(INSTRUCTIONS FOR THE TASK):
Search the listing below for the line containing "dot product over". From there through the line containing "psum_known: assert property", transcribe every line exactly, both ends included.

(SUPPLIED DATA):
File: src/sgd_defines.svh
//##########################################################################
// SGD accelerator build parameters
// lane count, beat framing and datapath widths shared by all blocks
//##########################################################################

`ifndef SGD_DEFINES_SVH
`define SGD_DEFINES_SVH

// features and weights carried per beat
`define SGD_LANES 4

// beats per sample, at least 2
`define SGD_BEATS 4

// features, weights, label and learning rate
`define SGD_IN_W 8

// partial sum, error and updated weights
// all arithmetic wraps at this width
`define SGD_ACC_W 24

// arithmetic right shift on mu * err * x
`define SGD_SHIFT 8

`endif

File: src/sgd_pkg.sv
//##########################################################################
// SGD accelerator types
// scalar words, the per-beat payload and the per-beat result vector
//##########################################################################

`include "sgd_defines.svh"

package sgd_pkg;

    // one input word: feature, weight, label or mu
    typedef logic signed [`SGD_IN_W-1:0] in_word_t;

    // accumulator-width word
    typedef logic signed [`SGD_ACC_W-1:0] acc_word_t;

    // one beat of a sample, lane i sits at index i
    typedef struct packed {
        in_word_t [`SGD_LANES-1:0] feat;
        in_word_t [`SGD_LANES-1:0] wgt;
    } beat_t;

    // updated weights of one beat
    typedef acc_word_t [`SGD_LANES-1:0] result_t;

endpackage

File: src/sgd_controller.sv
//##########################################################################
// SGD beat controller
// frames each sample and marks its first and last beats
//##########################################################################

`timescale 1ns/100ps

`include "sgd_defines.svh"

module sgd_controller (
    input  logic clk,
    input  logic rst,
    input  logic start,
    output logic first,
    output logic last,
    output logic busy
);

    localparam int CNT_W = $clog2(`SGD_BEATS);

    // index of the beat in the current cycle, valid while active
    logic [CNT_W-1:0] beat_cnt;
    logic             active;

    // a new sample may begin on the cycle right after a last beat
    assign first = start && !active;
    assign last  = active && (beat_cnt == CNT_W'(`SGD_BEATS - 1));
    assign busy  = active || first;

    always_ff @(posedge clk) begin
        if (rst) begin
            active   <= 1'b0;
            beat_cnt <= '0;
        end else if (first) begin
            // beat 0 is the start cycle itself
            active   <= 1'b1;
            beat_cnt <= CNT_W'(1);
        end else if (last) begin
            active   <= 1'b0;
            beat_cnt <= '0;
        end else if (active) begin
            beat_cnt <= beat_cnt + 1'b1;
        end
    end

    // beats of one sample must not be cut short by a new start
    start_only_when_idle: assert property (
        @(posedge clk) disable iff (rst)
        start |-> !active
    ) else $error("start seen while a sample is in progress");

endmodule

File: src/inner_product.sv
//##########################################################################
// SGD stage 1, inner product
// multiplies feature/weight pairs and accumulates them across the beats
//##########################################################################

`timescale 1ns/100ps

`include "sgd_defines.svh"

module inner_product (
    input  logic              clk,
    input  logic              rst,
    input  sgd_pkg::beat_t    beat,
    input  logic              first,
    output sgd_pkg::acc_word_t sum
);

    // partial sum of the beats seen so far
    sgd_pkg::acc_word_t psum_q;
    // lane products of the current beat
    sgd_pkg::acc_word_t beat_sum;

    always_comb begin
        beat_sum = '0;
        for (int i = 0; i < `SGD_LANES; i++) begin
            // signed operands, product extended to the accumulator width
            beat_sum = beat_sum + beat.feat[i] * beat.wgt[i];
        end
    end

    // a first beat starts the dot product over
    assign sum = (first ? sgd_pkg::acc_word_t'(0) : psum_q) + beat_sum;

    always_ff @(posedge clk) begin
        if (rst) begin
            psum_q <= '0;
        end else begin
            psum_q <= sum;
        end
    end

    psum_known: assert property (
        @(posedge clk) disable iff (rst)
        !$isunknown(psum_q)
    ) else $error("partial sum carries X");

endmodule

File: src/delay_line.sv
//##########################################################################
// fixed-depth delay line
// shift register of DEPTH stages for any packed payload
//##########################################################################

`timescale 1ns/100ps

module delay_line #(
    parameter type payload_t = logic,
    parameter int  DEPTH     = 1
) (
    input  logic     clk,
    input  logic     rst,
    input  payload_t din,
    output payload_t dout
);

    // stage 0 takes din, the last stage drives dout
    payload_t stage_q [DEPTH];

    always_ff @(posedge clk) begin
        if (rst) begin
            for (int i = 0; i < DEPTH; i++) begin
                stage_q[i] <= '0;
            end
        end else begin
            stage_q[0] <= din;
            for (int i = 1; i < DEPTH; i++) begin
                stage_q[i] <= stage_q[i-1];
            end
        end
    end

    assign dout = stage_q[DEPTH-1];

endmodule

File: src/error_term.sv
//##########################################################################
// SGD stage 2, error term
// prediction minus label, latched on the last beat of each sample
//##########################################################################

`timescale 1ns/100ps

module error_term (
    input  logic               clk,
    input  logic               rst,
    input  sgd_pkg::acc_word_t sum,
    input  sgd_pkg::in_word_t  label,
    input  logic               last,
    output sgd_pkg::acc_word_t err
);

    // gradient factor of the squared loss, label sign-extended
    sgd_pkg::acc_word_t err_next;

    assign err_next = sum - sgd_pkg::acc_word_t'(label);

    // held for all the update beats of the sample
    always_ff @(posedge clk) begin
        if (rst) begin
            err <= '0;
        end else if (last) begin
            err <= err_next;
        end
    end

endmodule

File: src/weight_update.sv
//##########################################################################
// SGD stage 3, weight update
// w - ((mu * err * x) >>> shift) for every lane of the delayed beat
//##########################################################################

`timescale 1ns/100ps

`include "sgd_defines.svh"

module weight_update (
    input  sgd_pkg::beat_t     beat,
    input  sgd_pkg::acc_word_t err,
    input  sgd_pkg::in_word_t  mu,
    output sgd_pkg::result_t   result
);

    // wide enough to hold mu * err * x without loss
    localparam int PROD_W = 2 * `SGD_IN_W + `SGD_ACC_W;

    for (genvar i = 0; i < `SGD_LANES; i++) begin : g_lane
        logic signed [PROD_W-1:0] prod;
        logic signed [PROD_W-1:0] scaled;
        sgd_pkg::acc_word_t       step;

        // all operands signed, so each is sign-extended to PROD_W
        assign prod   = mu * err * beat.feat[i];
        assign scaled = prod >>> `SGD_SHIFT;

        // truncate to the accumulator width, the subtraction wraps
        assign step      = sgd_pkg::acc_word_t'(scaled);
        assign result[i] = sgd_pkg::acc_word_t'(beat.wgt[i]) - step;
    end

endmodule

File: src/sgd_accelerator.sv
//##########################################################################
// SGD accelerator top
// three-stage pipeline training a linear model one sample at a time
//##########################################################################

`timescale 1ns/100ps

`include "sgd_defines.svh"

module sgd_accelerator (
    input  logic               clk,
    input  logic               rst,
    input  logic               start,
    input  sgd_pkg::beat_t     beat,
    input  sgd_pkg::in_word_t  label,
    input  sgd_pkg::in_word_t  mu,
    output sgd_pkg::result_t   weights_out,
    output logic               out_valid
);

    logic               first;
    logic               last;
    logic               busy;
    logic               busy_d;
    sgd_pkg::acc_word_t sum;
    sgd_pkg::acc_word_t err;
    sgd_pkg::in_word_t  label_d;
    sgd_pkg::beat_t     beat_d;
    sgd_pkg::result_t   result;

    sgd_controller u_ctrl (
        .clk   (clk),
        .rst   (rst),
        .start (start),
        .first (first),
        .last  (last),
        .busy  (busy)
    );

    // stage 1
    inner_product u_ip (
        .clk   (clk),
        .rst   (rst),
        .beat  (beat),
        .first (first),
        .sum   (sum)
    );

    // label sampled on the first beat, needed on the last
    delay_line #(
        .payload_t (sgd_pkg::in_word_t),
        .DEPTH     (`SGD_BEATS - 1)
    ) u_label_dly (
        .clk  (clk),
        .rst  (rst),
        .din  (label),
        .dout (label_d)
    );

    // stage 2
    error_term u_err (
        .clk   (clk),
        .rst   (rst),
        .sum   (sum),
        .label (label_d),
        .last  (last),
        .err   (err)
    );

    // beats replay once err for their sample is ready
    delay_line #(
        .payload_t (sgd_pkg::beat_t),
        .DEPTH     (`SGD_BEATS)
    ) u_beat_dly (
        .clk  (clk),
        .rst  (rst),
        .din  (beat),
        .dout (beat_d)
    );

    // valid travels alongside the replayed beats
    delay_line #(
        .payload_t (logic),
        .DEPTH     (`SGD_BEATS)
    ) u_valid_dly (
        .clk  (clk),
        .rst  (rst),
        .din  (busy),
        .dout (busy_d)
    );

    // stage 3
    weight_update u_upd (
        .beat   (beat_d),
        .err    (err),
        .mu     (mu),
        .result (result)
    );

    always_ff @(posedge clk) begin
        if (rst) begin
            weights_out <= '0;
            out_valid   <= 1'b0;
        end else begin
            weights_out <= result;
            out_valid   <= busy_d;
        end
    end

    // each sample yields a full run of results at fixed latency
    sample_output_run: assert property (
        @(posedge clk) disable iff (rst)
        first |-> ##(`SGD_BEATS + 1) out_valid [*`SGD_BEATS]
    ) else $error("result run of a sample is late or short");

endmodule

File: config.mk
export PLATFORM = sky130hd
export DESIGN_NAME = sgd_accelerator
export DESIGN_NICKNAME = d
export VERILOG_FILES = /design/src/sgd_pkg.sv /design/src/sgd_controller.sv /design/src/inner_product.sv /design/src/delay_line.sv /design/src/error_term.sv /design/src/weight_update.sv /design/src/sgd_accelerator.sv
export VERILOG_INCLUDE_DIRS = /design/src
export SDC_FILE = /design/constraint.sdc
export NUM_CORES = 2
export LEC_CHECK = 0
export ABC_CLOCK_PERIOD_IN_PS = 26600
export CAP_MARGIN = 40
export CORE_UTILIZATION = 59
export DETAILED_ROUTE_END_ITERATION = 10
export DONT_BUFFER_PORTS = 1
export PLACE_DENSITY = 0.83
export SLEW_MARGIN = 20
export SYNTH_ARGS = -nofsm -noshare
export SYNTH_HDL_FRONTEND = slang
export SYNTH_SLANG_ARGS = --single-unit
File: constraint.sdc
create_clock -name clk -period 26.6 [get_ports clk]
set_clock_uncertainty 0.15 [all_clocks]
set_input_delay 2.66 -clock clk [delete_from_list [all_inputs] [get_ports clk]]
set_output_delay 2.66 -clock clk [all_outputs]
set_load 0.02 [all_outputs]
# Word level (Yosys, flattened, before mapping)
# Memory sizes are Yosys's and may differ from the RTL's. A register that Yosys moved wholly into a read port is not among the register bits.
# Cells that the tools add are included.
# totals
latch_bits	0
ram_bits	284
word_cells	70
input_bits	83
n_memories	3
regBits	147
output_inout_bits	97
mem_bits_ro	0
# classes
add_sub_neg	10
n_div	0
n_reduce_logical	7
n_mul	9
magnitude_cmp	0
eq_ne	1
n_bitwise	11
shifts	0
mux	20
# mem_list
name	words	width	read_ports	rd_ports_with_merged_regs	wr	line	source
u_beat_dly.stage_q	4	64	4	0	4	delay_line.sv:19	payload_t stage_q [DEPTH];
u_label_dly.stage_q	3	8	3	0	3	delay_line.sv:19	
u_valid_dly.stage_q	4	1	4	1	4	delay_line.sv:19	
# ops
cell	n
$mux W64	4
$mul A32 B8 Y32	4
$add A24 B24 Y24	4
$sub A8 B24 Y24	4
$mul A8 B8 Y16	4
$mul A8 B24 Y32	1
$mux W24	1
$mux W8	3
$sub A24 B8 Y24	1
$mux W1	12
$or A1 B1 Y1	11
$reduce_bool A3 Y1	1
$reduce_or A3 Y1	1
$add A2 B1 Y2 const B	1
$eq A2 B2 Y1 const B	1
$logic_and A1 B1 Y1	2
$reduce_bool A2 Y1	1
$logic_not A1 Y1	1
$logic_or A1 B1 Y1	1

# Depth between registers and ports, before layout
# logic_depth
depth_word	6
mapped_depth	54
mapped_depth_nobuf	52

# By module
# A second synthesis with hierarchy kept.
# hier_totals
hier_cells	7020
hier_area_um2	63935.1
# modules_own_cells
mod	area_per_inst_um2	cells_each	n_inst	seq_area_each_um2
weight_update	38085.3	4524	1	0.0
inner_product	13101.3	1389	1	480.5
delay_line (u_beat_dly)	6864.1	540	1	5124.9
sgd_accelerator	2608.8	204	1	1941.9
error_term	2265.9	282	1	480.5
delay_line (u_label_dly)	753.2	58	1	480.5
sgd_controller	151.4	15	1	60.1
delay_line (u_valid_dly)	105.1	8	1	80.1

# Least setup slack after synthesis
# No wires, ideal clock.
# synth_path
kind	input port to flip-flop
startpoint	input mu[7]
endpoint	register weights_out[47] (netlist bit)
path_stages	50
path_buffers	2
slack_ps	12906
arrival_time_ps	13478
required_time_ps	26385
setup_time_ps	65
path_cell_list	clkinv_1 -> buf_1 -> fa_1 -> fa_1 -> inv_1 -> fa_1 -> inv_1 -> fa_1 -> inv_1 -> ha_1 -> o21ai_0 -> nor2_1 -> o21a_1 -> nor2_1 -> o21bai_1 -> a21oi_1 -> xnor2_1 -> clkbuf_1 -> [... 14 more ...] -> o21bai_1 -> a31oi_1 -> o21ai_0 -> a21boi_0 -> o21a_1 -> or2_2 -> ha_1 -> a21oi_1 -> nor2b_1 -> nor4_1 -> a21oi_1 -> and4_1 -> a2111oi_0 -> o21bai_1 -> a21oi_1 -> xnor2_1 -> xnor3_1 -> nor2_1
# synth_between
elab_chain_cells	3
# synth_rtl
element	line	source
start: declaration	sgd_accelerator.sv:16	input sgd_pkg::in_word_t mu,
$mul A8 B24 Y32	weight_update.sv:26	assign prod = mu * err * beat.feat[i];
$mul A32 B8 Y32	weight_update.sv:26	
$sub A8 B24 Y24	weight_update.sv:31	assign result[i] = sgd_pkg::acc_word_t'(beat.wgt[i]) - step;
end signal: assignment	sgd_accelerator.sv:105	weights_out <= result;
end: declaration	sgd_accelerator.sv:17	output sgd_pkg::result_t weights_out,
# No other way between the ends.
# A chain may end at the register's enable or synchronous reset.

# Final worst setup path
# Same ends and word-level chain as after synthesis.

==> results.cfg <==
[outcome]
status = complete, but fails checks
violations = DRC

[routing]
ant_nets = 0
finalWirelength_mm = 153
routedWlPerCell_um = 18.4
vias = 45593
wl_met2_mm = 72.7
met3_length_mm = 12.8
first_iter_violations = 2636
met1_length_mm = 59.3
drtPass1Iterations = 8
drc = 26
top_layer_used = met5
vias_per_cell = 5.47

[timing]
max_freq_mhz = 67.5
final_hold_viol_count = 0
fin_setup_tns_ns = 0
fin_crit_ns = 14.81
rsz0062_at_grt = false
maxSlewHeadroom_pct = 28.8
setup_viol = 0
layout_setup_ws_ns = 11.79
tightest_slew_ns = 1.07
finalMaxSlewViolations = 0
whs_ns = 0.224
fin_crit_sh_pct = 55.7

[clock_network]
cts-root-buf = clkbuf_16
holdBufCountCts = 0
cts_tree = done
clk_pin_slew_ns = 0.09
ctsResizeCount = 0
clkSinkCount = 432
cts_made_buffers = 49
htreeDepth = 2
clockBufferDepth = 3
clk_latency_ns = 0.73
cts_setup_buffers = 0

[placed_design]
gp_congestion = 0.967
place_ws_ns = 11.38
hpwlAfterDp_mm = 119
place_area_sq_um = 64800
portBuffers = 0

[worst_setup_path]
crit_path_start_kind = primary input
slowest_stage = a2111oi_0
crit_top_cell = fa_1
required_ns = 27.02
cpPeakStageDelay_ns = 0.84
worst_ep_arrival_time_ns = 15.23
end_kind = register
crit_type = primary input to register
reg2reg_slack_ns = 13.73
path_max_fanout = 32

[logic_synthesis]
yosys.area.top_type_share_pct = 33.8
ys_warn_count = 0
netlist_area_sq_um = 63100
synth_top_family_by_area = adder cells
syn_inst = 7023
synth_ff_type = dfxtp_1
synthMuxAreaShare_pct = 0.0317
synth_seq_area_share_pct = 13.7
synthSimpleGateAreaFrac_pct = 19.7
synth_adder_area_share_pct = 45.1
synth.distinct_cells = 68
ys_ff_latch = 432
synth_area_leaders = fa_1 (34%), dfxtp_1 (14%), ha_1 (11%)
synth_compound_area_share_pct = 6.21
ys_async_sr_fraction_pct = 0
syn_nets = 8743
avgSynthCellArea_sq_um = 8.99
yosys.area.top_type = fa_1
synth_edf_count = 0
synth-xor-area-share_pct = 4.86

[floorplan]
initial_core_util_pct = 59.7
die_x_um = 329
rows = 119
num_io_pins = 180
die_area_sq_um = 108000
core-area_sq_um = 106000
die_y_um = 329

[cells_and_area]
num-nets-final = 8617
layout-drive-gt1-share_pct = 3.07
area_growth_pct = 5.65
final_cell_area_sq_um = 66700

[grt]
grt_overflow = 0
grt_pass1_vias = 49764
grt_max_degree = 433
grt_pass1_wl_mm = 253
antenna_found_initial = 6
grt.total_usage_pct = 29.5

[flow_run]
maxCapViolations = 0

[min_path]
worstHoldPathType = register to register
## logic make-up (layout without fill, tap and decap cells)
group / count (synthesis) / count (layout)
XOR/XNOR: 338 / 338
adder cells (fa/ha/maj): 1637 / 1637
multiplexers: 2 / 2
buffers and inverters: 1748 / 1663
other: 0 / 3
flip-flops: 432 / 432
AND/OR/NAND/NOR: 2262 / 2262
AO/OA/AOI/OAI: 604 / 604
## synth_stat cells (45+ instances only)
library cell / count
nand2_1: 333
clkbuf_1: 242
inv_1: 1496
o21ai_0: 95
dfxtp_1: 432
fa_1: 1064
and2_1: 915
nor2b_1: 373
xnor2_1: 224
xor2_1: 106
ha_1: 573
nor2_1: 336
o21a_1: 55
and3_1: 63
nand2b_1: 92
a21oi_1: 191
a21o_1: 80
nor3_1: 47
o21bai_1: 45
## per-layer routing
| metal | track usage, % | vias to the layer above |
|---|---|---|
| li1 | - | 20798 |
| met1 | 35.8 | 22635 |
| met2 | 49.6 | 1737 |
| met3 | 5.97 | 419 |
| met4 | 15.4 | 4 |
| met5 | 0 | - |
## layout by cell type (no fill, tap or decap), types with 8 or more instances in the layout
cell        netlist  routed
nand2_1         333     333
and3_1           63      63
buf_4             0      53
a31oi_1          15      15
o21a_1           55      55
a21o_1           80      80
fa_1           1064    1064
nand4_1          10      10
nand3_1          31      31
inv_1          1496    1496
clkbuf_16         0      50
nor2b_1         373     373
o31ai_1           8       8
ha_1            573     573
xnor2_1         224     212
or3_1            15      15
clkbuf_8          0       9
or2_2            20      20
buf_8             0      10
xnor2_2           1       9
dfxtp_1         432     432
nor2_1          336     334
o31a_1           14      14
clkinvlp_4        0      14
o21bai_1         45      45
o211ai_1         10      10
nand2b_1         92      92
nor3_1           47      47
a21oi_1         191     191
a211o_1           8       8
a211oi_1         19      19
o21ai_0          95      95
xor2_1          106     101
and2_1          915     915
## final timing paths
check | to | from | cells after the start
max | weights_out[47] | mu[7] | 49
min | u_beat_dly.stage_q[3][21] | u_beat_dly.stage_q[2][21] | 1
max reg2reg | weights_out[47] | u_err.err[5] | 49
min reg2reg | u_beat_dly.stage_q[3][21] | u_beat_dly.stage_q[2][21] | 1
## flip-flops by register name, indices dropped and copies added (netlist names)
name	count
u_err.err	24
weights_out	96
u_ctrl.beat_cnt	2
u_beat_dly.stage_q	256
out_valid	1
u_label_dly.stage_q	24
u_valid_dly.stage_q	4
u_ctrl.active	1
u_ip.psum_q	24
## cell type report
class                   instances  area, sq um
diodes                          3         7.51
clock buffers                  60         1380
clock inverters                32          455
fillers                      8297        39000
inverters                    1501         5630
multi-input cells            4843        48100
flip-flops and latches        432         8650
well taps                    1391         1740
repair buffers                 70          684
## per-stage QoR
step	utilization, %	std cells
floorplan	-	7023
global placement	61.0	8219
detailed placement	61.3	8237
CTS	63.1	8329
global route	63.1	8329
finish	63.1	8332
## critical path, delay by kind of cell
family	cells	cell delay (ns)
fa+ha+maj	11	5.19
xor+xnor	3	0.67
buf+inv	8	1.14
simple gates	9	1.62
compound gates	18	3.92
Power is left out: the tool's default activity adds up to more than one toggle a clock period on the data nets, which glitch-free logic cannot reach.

(RESULT OF THIS TASK):
    // a first beat starts the dot product over
    assign sum = (first ? sgd_pkg::acc_word_t'(0) : psum_q) + beat_sum;

    always_ff @(posedge clk) begin
        if (rst) begin
            psum_q <= '0;
        end else begin
            psum_q <= sum;
        end
    end

    psum_known: assert property (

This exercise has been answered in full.